Un trato por el buen trato
Velazco entiende que plantar “te da un sentido de pertenencia y utilidad, es saludable y muy terapéutico. Vuelves a lo comunitario, a resolver problemas entre todos. Te conecta con la vida, con los ciclos. Los humanos somos tierra”. Así también piensan los presos: “Cambia mentalidades”, aseguró Adrián, y contó que “el grupo se siente orgulloso. Mirá a Sebastián, hace unos años tenía un problema tras otro, era como bicarbonato en el agua, no te muestra los brazos porque por algo los tiene tapados, pero se vino acá y se enfocó en dar vuelta la tierra como ejercicio físico; después vio que se podía comer lo que se plantaba, que es el segundo punto que le interesó; después vio que era tranquilo, y cuando le dije que podíamos ayudar afuera dijo ‘vamos a sacar esto adelante a como dé lugar’, y así fue, así lo ves”.
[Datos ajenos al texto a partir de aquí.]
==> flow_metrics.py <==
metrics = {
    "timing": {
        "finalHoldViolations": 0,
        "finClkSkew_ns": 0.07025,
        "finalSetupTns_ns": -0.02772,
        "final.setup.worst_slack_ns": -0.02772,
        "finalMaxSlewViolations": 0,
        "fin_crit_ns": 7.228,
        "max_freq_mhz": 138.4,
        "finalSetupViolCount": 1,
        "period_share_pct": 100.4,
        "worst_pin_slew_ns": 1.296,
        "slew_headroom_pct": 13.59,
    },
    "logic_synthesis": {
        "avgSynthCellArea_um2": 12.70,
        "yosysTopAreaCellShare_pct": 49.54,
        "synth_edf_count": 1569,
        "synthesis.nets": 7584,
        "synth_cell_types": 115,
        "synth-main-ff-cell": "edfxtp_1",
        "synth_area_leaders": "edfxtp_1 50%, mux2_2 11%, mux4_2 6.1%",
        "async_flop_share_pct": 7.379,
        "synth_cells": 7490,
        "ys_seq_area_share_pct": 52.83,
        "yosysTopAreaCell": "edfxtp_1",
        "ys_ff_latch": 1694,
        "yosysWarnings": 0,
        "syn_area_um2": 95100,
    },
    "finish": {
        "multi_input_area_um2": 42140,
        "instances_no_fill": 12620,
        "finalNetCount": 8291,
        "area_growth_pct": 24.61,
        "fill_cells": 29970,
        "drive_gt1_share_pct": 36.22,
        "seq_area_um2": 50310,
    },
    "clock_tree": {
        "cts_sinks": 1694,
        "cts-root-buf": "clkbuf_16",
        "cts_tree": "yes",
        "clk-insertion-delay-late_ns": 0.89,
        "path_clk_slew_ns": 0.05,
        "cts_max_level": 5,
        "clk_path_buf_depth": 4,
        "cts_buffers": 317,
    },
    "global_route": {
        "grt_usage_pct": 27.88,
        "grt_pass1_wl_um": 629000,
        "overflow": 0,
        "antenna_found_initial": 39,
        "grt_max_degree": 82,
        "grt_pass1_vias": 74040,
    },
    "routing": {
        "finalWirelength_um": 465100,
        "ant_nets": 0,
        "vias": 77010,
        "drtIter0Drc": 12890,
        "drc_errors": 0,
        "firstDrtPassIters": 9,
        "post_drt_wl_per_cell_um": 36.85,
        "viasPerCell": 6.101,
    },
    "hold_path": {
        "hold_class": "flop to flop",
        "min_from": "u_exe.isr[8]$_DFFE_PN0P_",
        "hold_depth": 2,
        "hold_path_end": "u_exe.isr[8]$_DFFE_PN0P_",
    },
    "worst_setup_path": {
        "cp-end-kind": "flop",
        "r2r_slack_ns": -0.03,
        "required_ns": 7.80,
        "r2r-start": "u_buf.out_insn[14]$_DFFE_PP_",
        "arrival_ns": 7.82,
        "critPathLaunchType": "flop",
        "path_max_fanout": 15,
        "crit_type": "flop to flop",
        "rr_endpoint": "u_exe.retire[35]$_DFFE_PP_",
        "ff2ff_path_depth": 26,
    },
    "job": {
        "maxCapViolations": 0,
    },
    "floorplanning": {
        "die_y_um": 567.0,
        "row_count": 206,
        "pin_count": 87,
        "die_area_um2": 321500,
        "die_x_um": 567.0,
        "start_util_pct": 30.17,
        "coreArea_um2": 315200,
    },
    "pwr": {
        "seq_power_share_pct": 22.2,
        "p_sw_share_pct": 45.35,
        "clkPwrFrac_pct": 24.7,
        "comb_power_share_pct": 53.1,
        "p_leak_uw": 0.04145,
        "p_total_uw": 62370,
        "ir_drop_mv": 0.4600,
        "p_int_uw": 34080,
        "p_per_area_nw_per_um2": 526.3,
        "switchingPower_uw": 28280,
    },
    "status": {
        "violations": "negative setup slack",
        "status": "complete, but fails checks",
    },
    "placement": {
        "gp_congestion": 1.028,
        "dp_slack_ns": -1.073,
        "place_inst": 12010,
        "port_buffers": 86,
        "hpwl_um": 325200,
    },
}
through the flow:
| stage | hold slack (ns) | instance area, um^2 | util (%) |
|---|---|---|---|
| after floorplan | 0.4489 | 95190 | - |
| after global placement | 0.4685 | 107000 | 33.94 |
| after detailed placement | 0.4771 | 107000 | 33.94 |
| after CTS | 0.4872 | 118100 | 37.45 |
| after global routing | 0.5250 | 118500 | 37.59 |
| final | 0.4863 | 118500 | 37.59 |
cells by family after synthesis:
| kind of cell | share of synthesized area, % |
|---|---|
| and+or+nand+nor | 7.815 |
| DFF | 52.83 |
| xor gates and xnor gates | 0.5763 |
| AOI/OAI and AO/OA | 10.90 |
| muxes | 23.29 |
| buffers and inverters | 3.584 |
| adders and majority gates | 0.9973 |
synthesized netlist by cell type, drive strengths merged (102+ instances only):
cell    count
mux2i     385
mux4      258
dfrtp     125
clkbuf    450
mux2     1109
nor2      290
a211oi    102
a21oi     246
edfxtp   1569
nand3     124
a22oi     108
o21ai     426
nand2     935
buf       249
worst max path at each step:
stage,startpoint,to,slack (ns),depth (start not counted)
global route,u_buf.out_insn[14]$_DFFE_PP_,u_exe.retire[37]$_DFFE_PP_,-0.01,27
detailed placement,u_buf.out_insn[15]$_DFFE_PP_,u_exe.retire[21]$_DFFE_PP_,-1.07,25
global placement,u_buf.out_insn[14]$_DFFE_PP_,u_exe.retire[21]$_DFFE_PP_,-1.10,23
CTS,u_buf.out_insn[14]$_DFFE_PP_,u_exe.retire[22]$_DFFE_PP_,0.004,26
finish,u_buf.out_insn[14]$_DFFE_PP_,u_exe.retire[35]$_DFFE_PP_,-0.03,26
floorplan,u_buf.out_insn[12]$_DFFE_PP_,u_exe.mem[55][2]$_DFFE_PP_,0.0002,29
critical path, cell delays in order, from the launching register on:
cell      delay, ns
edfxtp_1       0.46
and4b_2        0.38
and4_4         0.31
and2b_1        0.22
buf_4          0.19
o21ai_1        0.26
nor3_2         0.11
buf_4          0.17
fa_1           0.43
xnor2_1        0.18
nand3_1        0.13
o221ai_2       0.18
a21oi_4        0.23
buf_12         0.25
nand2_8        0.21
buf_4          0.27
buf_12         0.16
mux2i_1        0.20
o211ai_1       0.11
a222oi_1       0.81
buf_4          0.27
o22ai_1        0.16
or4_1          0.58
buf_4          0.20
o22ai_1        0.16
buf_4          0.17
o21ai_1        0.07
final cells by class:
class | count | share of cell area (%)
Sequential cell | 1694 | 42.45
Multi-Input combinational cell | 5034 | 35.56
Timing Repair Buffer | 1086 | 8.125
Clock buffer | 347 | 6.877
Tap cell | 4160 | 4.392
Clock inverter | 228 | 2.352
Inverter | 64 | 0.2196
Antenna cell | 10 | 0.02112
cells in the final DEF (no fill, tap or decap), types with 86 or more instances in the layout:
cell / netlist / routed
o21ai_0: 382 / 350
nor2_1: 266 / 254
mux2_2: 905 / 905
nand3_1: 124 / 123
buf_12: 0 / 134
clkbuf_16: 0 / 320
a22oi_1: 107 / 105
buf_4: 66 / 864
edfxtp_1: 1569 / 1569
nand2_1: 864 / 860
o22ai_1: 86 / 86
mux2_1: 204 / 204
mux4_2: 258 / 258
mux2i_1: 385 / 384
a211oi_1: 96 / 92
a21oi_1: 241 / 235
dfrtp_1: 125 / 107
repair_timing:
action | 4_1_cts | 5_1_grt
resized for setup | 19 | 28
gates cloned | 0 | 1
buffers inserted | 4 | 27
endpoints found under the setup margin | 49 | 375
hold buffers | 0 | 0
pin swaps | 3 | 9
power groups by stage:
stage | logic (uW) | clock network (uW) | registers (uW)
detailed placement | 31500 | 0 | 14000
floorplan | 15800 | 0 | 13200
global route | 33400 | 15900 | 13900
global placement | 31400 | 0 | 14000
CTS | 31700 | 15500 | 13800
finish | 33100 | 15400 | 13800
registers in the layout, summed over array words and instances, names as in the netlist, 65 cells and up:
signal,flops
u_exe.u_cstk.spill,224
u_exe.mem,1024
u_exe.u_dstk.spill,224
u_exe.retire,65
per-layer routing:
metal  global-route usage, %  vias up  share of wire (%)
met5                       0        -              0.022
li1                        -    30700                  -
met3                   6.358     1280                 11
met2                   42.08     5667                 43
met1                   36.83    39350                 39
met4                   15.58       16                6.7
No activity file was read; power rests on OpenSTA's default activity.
Jonathan, otro de los integrantes de la comisión que trabaja en la huerta, también asegura que la quinta le “cambió la cabeza”. “Yo cometí un error y terminé acá. Hace cinco meses que estoy acá. No tenía mucha noción de la tierra, pero siempre me gustó, siempre vi a mi abuela regar y plantar y todo, aprendí abundante, así, a plantar; siempre vas a tener trabajo y siempre vas a poder cosechar en la tierra, siempre. Y ta’, pensé que, mi deseo, lo que anhelo, es salir a la calle. Yo tengo un campo de 12 hectáreas y en mi barrio hay muchos pibitos que están en la calle, y mucha delincuencia… pensé en ponerme con los Jóvenes en Red o algo así para juntar pibitos y enseñarles a plantar. Los va a ayudar a sacar de la calle, les va a cambiar la cabeza un poco, porque errores cometemos todos, ¿o no? Planto y digo ¡cómo crece la planta! la miro así y digo ¡fah! creció y esto lo hice yo, y ahí voy madurando. Corte que me cambió todo así la tierra”. Jonathan “perdió” a los 18 por rapiña, ahora tiene 20, le faltan cinco años y dos meses para salir.
Adrián aseguró que “todos” estarían “encantados de poder hacer huertas en una escuela, en un comedor. “Lo haríamos con muchísimo gusto porque lo vamos a hacer bien”, dijo, y sus compañeros asintieron con la cabeza, sonriendo. Siguió: “Esto es el jardín botánico de la cárcel. Vienen diputados, ministros y ¿qué les muestran? La quinta, porque vienen a las dos de la tarde y estamos trabajando, vienen a las 10 de la mañana y también. El trabajo se ve”.